Are Lithium Iron Phosphate Batteries Safe?
The answer is safety. Lithium iron phosphate is currently the safest cathode material for lithium-ion batteries. It does not contain any heavy metal elements that are harmful to the human body. The oxygen in its olivine structure is difficult to precipitate, which improves the stability of the material. Next, we describe the safety of lithium iron phosphate batteries from three aspects: material/structural stability, production process, and charge-discharge characteristics.
- Materials of lithium iron phosphate battery
Lithium iron phosphate is the safest cathode material for lithium-ion batteries at present. It does not contain any heavy metal elements that are harmful to the human body. It is difficult to precipitate oxygen in its olivine structure, which improves the stability of the material.
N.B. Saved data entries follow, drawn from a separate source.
[config.mk]
export PLATFORM = sky130hd
export DESIGN_NAME = spi_slave_param_flat
export DESIGN_NICKNAME = d
export VERILOG_FILES = /design/src/rtl/spi_pkg.sv /design/src/rtl/spi_slave_param_if.sv /design/src/rtl/spi_shift_reg.sv /design/src/rtl/spi_slave_param.sv /design/src/flat_wrapper.sv
export SDC_FILE = /design/constraint.sdc
export NUM_CORES = 1
export LEC_CHECK = 0
export CELL_PAD_IN_SITES_DETAIL_PLACEMENT = 0
export CELL_PAD_IN_SITES_GLOBAL_PLACEMENT = 1
export CORE_UTILIZATION = 40
export DETAILED_ROUTE_END_ITERATION = 8
export HOLD_SLACK_MARGIN = 0.05
export PLACE_DENSITY = 0.73
export SLEW_MARGIN = 10
export SYNTH_ARGS = -nofsm -noshare
export SYNTH_HDL_FRONTEND = slang
export SYNTH_SLANG_ARGS = --single-unit
[constraint.sdc]
create_clock -name clk -period 2.3 [get_ports clk]
set_input_delay 0.46 -clock clk [delete_from_list [all_inputs] [get_ports clk]]
set_output_delay 0.46 -clock clk [all_outputs]
set_load 0.1 [all_outputs]
[src/rtl/spi_pkg.sv]
// Shared definitions for the parametrised SPI slave.
// Holds the 3-bit state encoding, the FSM state type built on it, and the
// command-bit values that select the write or read path.
package spi_pkg;

  localparam logic [2:0] ST_IDLE      = 3'd0;
  localparam logic [2:0] ST_CHK_CMD   = 3'd1;
  localparam logic [2:0] ST_WRITE     = 3'd2;
  localparam logic [2:0] ST_READ_ADD  = 3'd3;
  localparam logic [2:0] ST_READ_DATA = 3'd4;
  localparam logic [2:0] ST_READ_TX   = 3'd5;
  localparam logic [2:0] ST_DONE      = 3'd6;

  typedef enum logic [2:0] {
    IDLE      = ST_IDLE,
    CHK_CMD   = ST_CHK_CMD,
    WRITE     = ST_WRITE,
    READ_ADD  = ST_READ_ADD,
    READ_DATA = ST_READ_DATA,
    READ_TX   = ST_READ_TX,
    DONE      = ST_DONE
  } state_t;

  localparam logic CMD_WRITE = 1'b0;
  localparam logic CMD_READ  = 1'b1;

endpackage

[src/rtl/spi_slave_param_if.sv]
// Bus bundle between an SPI master side and spi_slave_param.
// Carries the serial lines (SS_n, MOSI, MISO), the received word with its
// valid pulse, the read-data handshake (tx_data/tx_valid), and the
// frame_err and busy status flags.
//   slave  modport: used by spi_slave_param
//   master modport: used by whoever drives the serial side and read data
interface spi_slave_param_if #(
  parameter int DATA_W = 8
);
  logic              SS_n;
  logic              MOSI;
  logic              MISO;
  logic [DATA_W+1:0] rx_data;
  logic              rx_valid;
  logic [DATA_W-1:0] tx_data;
  logic              tx_valid;
  logic              frame_err;
  logic              busy;

  modport slave (
    input  SS_n, MOSI, tx_data, tx_valid,
    output MISO, rx_data, rx_valid, frame_err, busy
  );

  modport master (
    output SS_n, MOSI, tx_data, tx_valid,
    input  MISO, rx_data, rx_valid, frame_err, busy
  );
endinterface

[src/rtl/spi_shift_reg.sv]
// Generic load/shift/clear shift register used for both the receive and
// transmit paths of the SPI slave.
//   clk, rst_n : clock and asynchronous active-low reset
//   clr        : synchronous clear (highest priority)
//   load       : parallel load of load_val
//   shift      : shift by one position, sin entering at the tail
//   shifted    : value the register takes on a shift; lets the owner capture
//                a completed word or the next serial bit on the same edge
// MSB_FIRST=1 shifts toward the MSB (sin enters at bit 0, bit W-1 leaves
// first); MSB_FIRST=0 shifts toward the LSB (sin enters at bit W-1).
module spi_shift_reg #(
  parameter int W         = 8,
  parameter bit MSB_FIRST = 1'b1
) (
  input  logic         clk,
  input  logic         rst_n,
  input  logic         clr,
  input  logic         load,
  input  logic [W-1:0] load_val,
  input  logic         shift,
  input  logic         sin,
  output logic [W-1:0] shifted
);
  logic [W-1:0] q;

  // Shifted value in the configured direction.
  always_comb begin
    shifted = q;
    if (MSB_FIRST) begin
      shifted = {q[W-2:0], sin};
    end else begin
      shifted = {sin, q[W-1:1]};
    end
  end

  // Storage register with clear > load > shift priority.
  always_ff @(posedge clk or negedge rst_n) begin
    if (!rst_n) begin
      q <= '0;
    end else if (clr) begin
      q <= '0;
    end else if (load) begin
      q <= load_val;
    end else if (shift) begin
      q <= shifted;
    end else begin
      q <= q;
    end
  end
endmodule

[src/rtl/spi_slave_param.sv]
// Parametrised SPI slave. Deserialises MOSI frames of one command bit
// followed by FRAME_W = DATA_W+2 bits ({sub_cmd, payload}) into rx_data with
// a one-cycle rx_valid pulse, and on a read-data frame returns tx_data on
// MISO. SS_n rising mid-frame aborts with a one-cycle frame_err pulse.
//   clk, rst_n : clock, asynchronous active-low reset
//   bus        : slave modport carrying SS_n, MOSI, MISO, rx_data, rx_valid,
//                tx_data, tx_valid, frame_err, busy
// With MSB_FIRST=0 the whole FRAME_W word travels LSB first, so the first
// received bit lands in rx_data[0] and the sub-command bits, arriving last,
// stay in the top two bits.
module spi_slave_param
  import spi_pkg::*;
#(
  parameter int DATA_W    = 8,
  parameter bit MSB_FIRST = 1'b1
) (
  input logic              clk,
  input logic              rst_n,
  spi_slave_param_if.slave bus
);
  localparam int FRAME_W = DATA_W + 2;
  localparam int CNT_W   = $clog2(FRAME_W + 1);
  localparam int TXC_W   = $clog2(DATA_W + 1);

  state_t             cs, ns;
  logic [CNT_W-1:0]   bit_cnt;
  logic [TXC_W-1:0]   tx_cnt;
  logic               tx_active, read_sel;
  logic               miso, rx_valid, frame_err, busy;
  logic [FRAME_W-1:0] rx_data, rx_shifted;
  logic [DATA_W-1:0]  tx_shifted;
  logic               rx_shift, last_bit, abort, rx_clr;
  logic               tx_load, tx_shift, tx_done;

  // First bit to appear on MISO for a given word.
  function automatic logic lead_bit(input logic [DATA_W-1:0] v);
    return MSB_FIRST ? v[DATA_W-1] : v[0];
  endfunction

  // Per-cycle control strobes; nothing is sampled while SS_n is high.
  always_comb begin
    rx_shift = 1'b0;
    abort    = 1'b0;
    tx_load  = 1'b0;
    tx_shift = 1'b0;
    tx_done  = 1'b0;
    if (cs inside {WRITE, READ_ADD, READ_DATA}) begin
      rx_shift = ~bus.SS_n;
    end else begin
      rx_shift = 1'b0;
    end
    if (cs inside {CHK_CMD, WRITE, READ_ADD, READ_DATA, READ_TX}) begin
      abort = bus.SS_n;
    end else begin
      abort = 1'b0;
    end
    if (cs == READ_TX && !bus.SS_n) begin
      tx_load  = ~tx_active & bus.tx_valid;
      tx_shift = tx_active & (tx_cnt != TXC_W'(DATA_W));
      tx_done  = tx_active & (tx_cnt == TXC_W'(DATA_W));
    end else begin
      tx_load  = 1'b0;
      tx_shift = 1'b0;
      tx_done  = 1'b0;
    end
    last_bit = rx_shift & (bit_cnt == CNT_W'(FRAME_W - 1));
    rx_clr   = (cs == IDLE);
  end

  // Next-state logic; an abort overrides every in-frame transition.
  always_comb begin
    ns = cs;
    if (abort) begin
      ns = IDLE;
    end else begin
      case (cs)
        IDLE:      ns = bus.SS_n ? IDLE : CHK_CMD;
        CHK_CMD: begin
          if (bus.MOSI == CMD_WRITE) begin
            ns = WRITE;
          end else if (read_sel) begin
            ns = READ_DATA;
          end else begin
            ns = READ_ADD;
          end
        end
        WRITE:     ns = last_bit ? DONE : WRITE;
        READ_ADD:  ns = last_bit ? DONE : READ_ADD;
        READ_DATA: ns = last_bit ? READ_TX : READ_DATA;
        READ_TX:   ns = tx_done ? DONE : READ_TX;
        DONE:      ns = bus.SS_n ? IDLE : DONE;
        default:   ns = IDLE;
      endcase
    end
  end

  // State register.
  always_ff @(posedge clk or negedge rst_n) begin
    if (!rst_n) begin
      cs <= IDLE;
    end else begin
      cs <= ns;
    end
  end

  // Counters, received word, read-select flag and registered outputs.
  always_ff @(posedge clk or negedge rst_n) begin
    if (!rst_n) begin
      bit_cnt   <= '0;
      tx_cnt    <= '0;
      tx_active <= 1'b0;
      read_sel  <= 1'b0;
      rx_data   <= '0;
      rx_valid  <= 1'b0;
      frame_err <= 1'b0;
      miso      <= 1'b0;
      busy      <= 1'b0;
    end else begin
      bit_cnt   <= rx_shift ? bit_cnt + CNT_W'(1) : '0;
      rx_valid  <= last_bit;
      frame_err <= abort;
      busy      <= (ns != IDLE);
      tx_active <= tx_load | (tx_active & (ns == READ_TX));
      if (last_bit) begin
        rx_data <= rx_shifted;
      end else begin
        rx_data <= rx_data;
      end
      if (last_bit && cs == READ_ADD) begin
        read_sel <= 1'b1;
      end else if (tx_done) begin
        read_sel <= 1'b0;
      end else begin
        read_sel <= read_sel;
      end
      // tx_cnt counts bits already presented on MISO.
      if (tx_load) begin
        tx_cnt <= TXC_W'(1);
        miso   <= lead_bit(bus.tx_data);
      end else if (tx_shift) begin
        tx_cnt <= tx_cnt + TXC_W'(1);
        miso   <= lead_bit(tx_shifted);
      end else begin
        tx_cnt <= '0;
        miso   <= 1'b0;
      end
    end
  end

  spi_shift_reg #(.W(FRAME_W), .MSB_FIRST(MSB_FIRST)) u_rx_sr (
    .clk      (clk),
    .rst_n    (rst_n),
    .clr      (rx_clr),
    .load     (1'b0),
    .load_val ({FRAME_W{1'b0}}),
    .shift    (rx_shift),
    .sin      (bus.MOSI),
    .shifted  (rx_shifted)
  );

  spi_shift_reg #(.W(DATA_W), .MSB_FIRST(MSB_FIRST)) u_tx_sr (
    .clk      (clk),
    .rst_n    (rst_n),
    .clr      (rx_clr),
    .load     (tx_load),
    .load_val (bus.tx_data),
    .shift    (tx_shift),
    .sin      (1'b0),
    .shifted  (tx_shifted)
  );

  assign bus.MISO      = miso;
  assign bus.rx_data   = rx_data;
  assign bus.rx_valid  = rx_valid;
  assign bus.frame_err = frame_err;
  assign bus.busy      = busy;
endmodule
[src/flat_wrapper.sv]
// flat-port wrapper written by rule: the top's interface ports become plain ports
module spi_slave_param_flat import spi_pkg::*;
#(
  parameter int DATA_W    = 8,
  parameter bit MSB_FIRST = 1'b1
)
  (clk, rst_n, bus_SS_n, bus_MOSI, bus_tx_data, bus_tx_valid, bus_MISO, bus_rx_data, bus_rx_valid, bus_frame_err, bus_busy);
  spi_slave_param_if #(.DATA_W(DATA_W)) bus_i ();
  input logic clk;
  input logic rst_n;
  input wire logic [$bits(bus_i.SS_n)-1:0] bus_SS_n;
  input wire logic [$bits(bus_i.MOSI)-1:0] bus_MOSI;
  input wire logic [$bits(bus_i.tx_data)-1:0] bus_tx_data;
  input wire logic [$bits(bus_i.tx_valid)-1:0] bus_tx_valid;
  output wire logic [$bits(bus_i.MISO)-1:0] bus_MISO;
  output wire logic [$bits(bus_i.rx_data)-1:0] bus_rx_data;
  output wire logic [$bits(bus_i.rx_valid)-1:0] bus_rx_valid;
  output wire logic [$bits(bus_i.frame_err)-1:0] bus_frame_err;
  output wire logic [$bits(bus_i.busy)-1:0] bus_busy;
  assign bus_i.SS_n = bus_SS_n;
  assign bus_i.MOSI = bus_MOSI;
  assign bus_i.tx_data = bus_tx_data;
  assign bus_i.tx_valid = bus_tx_valid;
  assign bus_MISO = bus_i.MISO;
  assign bus_rx_data = bus_i.rx_data;
  assign bus_rx_valid = bus_i.rx_valid;
  assign bus_frame_err = bus_i.frame_err;
  assign bus_busy = bus_i.busy;
  spi_slave_param #(.DATA_W(DATA_W), .MSB_FIRST(MSB_FIRST)) u_core (.clk(clk), .rst_n(rst_n), .bus(bus_i));
endmodule
==> flow_summary.ini <==
[power_and_ir_drop]
finalPower_mw = 1.76
power.density_nw_per_um2 = 731
p_leak_nw = 1.15
ir_drop_v = 0.000396

[grt]
grt_usage_pct = 16.4
grt_pass1_wl_um = 6440
grt_max_degree = 30
grt_pass1_vias = 1350
antenna_found_initial = 0
grt-ovfl-total = 0

[logic_synthesis]
synthFlopType = dfrtp_1
synth-edff-count = 0
ys_async_sr_fraction_pct = 100
synth_area_um2 = 2020
yosys_warnings = 0
synth.net_count = 197
yosysSeqAreaShare_pct = 53.4
yosysUniqueCellTypes = 39
ys_ff_latch = 43
syn_avg_cell_area_um2 = 11.2
syn_inst = 180

[route]
wirelength_um = 3770
drc = 0
dr.pass1.iters = 4
ant_nets = 0
wl_per_cell_um = 13.5
vias = 1392
drtIter0Drc = 134
viasPerCell = 4.97

[clock_tree]
postCtsResizedCells = 0
cts_setup_buffers = 0
cts-htree-levels = 2
clock_path_buffers = 2
cts_tree = built
path_clk_slew_ns = 0.09
hold_buffers = 0
clock_latency_ns = 0.29
cts_sinks = 43
cts_buffers = 5
root_buffer = clkbuf_8

[setup_path]
worst_path_max_delay_cell = dfrtp_1
critPathLaunchType = flop
max_stage_delay_ns = 0.56
end_kind = flop
arrival_ns = 2.14
cp_max_fo = 14
required_ns = 2.48
cp_cell_sequence = nor2b_2, a21oi_1, or2_1, nor2_8, mux2_2
crit_type = flop to flop

[timing]
hold_viol_final = 0
timing.slew.headroom_pct = 57.0
report.final.setup_viol = 0
maxSlewViolCount = 0
post-route-period-util_pct = 84.8
rsz0062_at_grt = no
setup_tns_ns = 0
tightest_slew_ns = 0.646
fmax_ghz = 0.513
final.setup_skew_ns = 0.00585
finalCriticalPeriod_ns = 1.95

[layout]
final_common_cell = dfrtp_1
area_delta_synth_final_pct = 19.2
stdcell_area_um2 = 2400
final_cell_mix = dfrtp_1, nand2_1, buf_4
fin_nets = 229
drive_gt1_share_pct = 23.5
stdcell_count = 280
insertedDiodeCount = 0
fillCellCount = 436

[floorplan]
die_h_um = 73.0
die_w_um = 73.0
core_um2 = 4790
start_util_pct = 42.1
fp-row-count = 25
ios = 27
die_area_um2 = 5330

[outcome]
run_status = complete, no violations

[placed_design]
port_buffers = 26
dpl_cell_area_um2 = 2310
globalplace.congestion = 0.898
dp_cells = 272
dp_hpwl_um = 2670

[run]
maxCapViolations = 0

[hold_path]
min_path_type = input pin to async pin
==> flip-flops by register name (all words and copies together) (netlist names) <==
signal	flops
u_core.bus.rx_data	10
u_core.u_rx_sr.q	9
u_core.u_tx_sr.q	7
u_core.bit_cnt	4
u_core.tx_cnt	4
u_core.cs	3
u_core.bus.MISO	1
u_core.bus.busy	1
u_core.bus.frame_err	1
u_core.bus.rx_valid	1
u_core.read_sel	1
u_core.tx_active	1
==> cell usage after synthesis (2+ instances only) <==
library cell  instances  area [um2]
dfrtp_1              43        1080
nand2_1              24        90.1
nor2_1               18        67.6
a21oi_1              16        80.1
mux2_4                7         105
a211oi_1              6        45.0
mux2i_1               6        60.1
inv_1                 5        18.8
nand3_1               5        25.0
buf_2                 4        20.0
ha_1                  4        50.1
a31oi_1               3        18.8
xnor2_1               3        26.3
and3b_1               2        17.5
buf_6                 2        22.5
clkbuf_1              2        7.51
inv_2                 2        7.51
mux2_2                2        22.5
nand3b_2              2        22.5
o211ai_1              2        15.0
o21ai_0               2        10.0
o21ai_1               2        10.0
xor2_1                2        17.5
==> area by class of cell <==
cell class / instances / area, um2 / area share [%]
Sequential cell: 43 / 1080 / 44.8
Multi-Input combinational cell: 120 / 841 / 35.0
Timing Repair Buffer: 35 / 288 / 12.0
Tap cell: 67 / 83.8 / 3.49
Clock buffer: 5 / 68.8 / 2.86
Inverter: 7 / 26.3 / 1.09
Clock inverter: 3 / 20.0 / 0.833
==> per-stage QoR <==
| step | setup slack [ns] | hold slack (ns) | utilization (%) |
|---|---|---|---|
| 4_1_cts | 0.349 | 0.194 | 50.2 |
| 5_1_grt | 0.197 | 0.225 | 50.2 |
| 2_1_floorplan | 0.596 | 0.164 | - |
| 3_5_place_dp | 0.191 | 0.483 | 48.4 |
| 3_3_place_gp | 0.219 | 0.477 | 48.4 |
| 6_report | 0.349 | 0.177 | 50.2 |
==> kinds of logic after synthesis <==
group           after synthesis  synth area share (%)
buf+inv                      17                  4.90
simple gates                 58                  15.7
xor+xnor                      5                  2.17
fa+ha+maj                     4                  2.48
mux                          16                  9.87
flops                        43                  53.4
compound gates               37                  11.5
==> final timing paths <==
path | slack [ns] | end | depth (start not counted) | start
hold reg to reg | 0.50 | u_core.bus.rx_data[0] | 1 | u_core.bus.rx_data[0]
min in group clk | 0.50 | u_core.bus.rx_data[0] | 1 | u_core.bus.rx_data[0]
setup / recovery | 0.35 | u_core.bus.rx_data[2] | 5 | u_core.cs[2]
hold / removal | 0.18 | u_core.bus.MISO | 1 | rst_n
setup reg to reg | 0.35 | u_core.bus.rx_data[2] | 5 | u_core.cs[2]
max in group asynchronous | 1.55 | u_core.bus.rx_data[3] | 2 | rst_n
==> power breakdown <==
part / internal, mW / leakage, nW / switching (mW)
logic: 0.142 / 0.521 / 0.285
clock network: 0.211 / 0.0402 / 0.265
registers: 0.795 / 0.592 / 0.0587
==> routing by layer <==
metal  part of all wire, %  GRT usage [%]  vias up
li1                      -              -      679
met1                    46           20.6      670
met2                    48           26.1       37
met3                   4.7           4.56        6
met4                   1.7           8.06        0
met5                     0              0        -
==> critical path: cells and delay by family, from the launching register on <==
family	cells	cell delay, ns
simple gates	3	0.84
compound gates	1	0.07
flops	1	0.56
mux	1	0.37
(Power assumes the default switching activity.)
**src/rtl/v_mul_issue.sv**
```systemverilog
// rtl/v_mul_issue.sv - request/response issue front end for the v_mult vector multiplier
module v_mul_issue #(
    parameter int LAT   = 2,
    parameter int DEPTH = 4,
    parameter int TAG_W = 4
) (
    input  logic             clk,
    input  logic             rst,
    input  logic             req_valid,
    output logic             req_ready,
    input  logic [1:0]       req_opcode,
    input  logic [1:0]       req_precision,
    input  logic [31:0]      req_a,
    input  logic [31:0]      req_b,
    input  logic [TAG_W-1:0] req_tag,
    output logic [31:0]      mul_a_o,
    output logic [31:0]      mul_b_o,
    output logic [1:0]       mul_opcode_o,
    output logic [1:0]       mul_precision_o,
    input  logic [31:0]      mul_out_i,
    output logic             resp_valid,
    input  logic             resp_ready,
    output logic [31:0]      resp_data,
    output logic             resp_err,
    output logic [TAG_W-1:0] resp_tag
);

    localparam int OCC_W = $clog2(DEPTH + 1);
    localparam int AW    = (DEPTH > 1) ? $clog2(DEPTH) : 1;

    logic [OCC_W-1:0] occ;
    logic             accept;
    logic             pop;
    logic             push;

    assign req_ready = (occ < OCC_W'(DEPTH));
    assign accept    = req_valid && req_ready;
    assign pop       = resp_valid && resp_ready;

    // Credits cover pipe plus FIFO, so the non-stalling tracker always finds room.
    always_ff @(posedge clk or negedge rst) begin
        if (!rst) begin
            occ <= '0;
        end else if (accept && !pop) begin
            occ <= occ + 1'b1;
        end else if (!accept && pop) begin
            occ <= occ - 1'b1;
        end
    end

    always_ff @(posedge clk or negedge rst) begin
        if (!rst) begin
            mul_a_o         <= '0;
            mul_b_o         <= '0;
            mul_opcode_o    <= '0;
            mul_precision_o <= '0;
        end else if (accept) begin
            mul_a_o         <= req_a;
            mul_b_o         <= req_b;
            mul_opcode_o    <= req_opcode;
            mul_precision_o <= (req_precision == 2'b11) ? 2'b10 : req_precision;
        end
    end

    logic [LAT-1:0]   trk_v;
    logic [LAT-1:0]   trk_e;
    logic [TAG_W-1:0] trk_t [LAT];

    always_ff @(posedge clk or negedge rst) begin
        if (!rst) begin
            trk_v <= '0;
            trk_e <= '0;
            for (int i = 0; i < LAT; i++) begin
                trk_t[i] <= '0;
            end
        end else begin
            trk_v[0] <= accept;
            trk_e[0] <= (req_precision == 2'b11);
            trk_t[0] <= req_tag;
            for (int i = 1; i < LAT; i++) begin
                trk_v[i] <= trk_v[i-1];
                trk_e[i] <= trk_e[i-1];
                trk_t[i] <= trk_t[i-1];
            end
        end
    end

    assign push = trk_v[LAT-1];

    logic [31:0]      fifo_d [DEPTH];
    logic             fifo_e [DEPTH];
    logic [TAG_W-1:0] fifo_t [DEPTH];
    logic [AW-1:0]    wptr;
    logic [AW-1:0]    rptr;
    logic [OCC_W-1:0] cnt;

    function automatic logic [AW-1:0] ptr_next(input logic [AW-1:0] p);
        return (p == AW'(DEPTH - 1)) ? '0 : p + 1'b1;
    endfunction

    always_ff @(posedge clk) begin
        if (push) begin
            fifo_d[wptr] <= trk_e[LAT-1] ? 32'd0 : mul_out_i;
            fifo_e[wptr] <= trk_e[LAT-1];
            fifo_t[wptr] <= trk_t[LAT-1];
        end
    end

    always_ff @(posedge clk or negedge rst) begin
        if (!rst) begin
            wptr <= '0;
            rptr <= '0;
            cnt  <= '0;
        end else begin
            if (push) begin
                wptr <= ptr_next(wptr);
            end
            if (pop) begin
                rptr <= ptr_next(rptr);
            end
            if (push && !pop) begin
                cnt <= cnt + 1'b1;
            end else if (!push && pop) begin
                cnt <= cnt - 1'b1;
            end
        end
    end

    // Head is masked while empty so the uninitialised storage never reaches the port.
    assign resp_valid = (cnt != '0);
    assign resp_data  = resp_valid ? fifo_d[rptr] : 32'd0;
    assign resp_err   = resp_valid ? fifo_e[rptr] : 1'b0;
    assign resp_tag   = resp_valid ? fifo_t[rptr] : '0;

endmodule

```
- The production process of lithium iron phosphate battery
The production process of lithium iron phosphate battery is roughly the same as that of other lithium battery varieties. Its core processes are: batching, coating, rolling, filming, and winding.
In the batching process, the conductivity of lithium iron phosphate materials is relatively poor. Therefore, the particles are generally made smaller. The objective effect of this is that the internal arrangement is more uniform, which promotes the formation of a balanced voltage platform and can maintain the battery during operation. Status is stable.
- Charge and discharge characteristics of lithium iron phosphate battery
Charging and discharging are the two basic working states of C-rate lithium battery. When the lithium iron phosphate battery is charged and discharged, due to the weak oxidation ability of iron ions, it will not release oxygen, so it is naturally difficult to have a redox reaction with the electrolyte, which makes lithium iron phosphate The battery charging and discharging process is in a safe environment.
Not only that, it is difficult for lithium iron phosphate batteries to undergo severe redox reactions during high-rate discharge or even overcharge and discharge.
At the same time, after the lithium is deintercalated, the lattice change makes the final volume of the unit cell (the smallest constituent unit of the crystal) shrink, which just offsets the increased volume of the carbon anode during the reaction.
Therefore, the lithium iron phosphate battery can maintain the stability of the physical structure during charging and discharging, and eliminates the hidden danger of the battery bursting phenomenon caused by the increase in volume.
The safety of the battery is explained by taking a single cell as an example for the sake of convenience. When put into use, the lithium iron phosphate battery needs to provide the rated voltage and capacity suitable for electrical appliances.
At this time, it is necessary to carry out the lithium iron phosphate battery matching work, that is, the single lithium iron phosphate battery is equipped with a series/parallel/series-parallel method into a usable lithium battery pack. The most important thing for this matching work is that each Consistency of single cells.
Usually, it also has a balanced management system, which ensures the safety of the use of lithium batteries through the control of key parameters, which is a common feature of all kinds of lithium battery packs.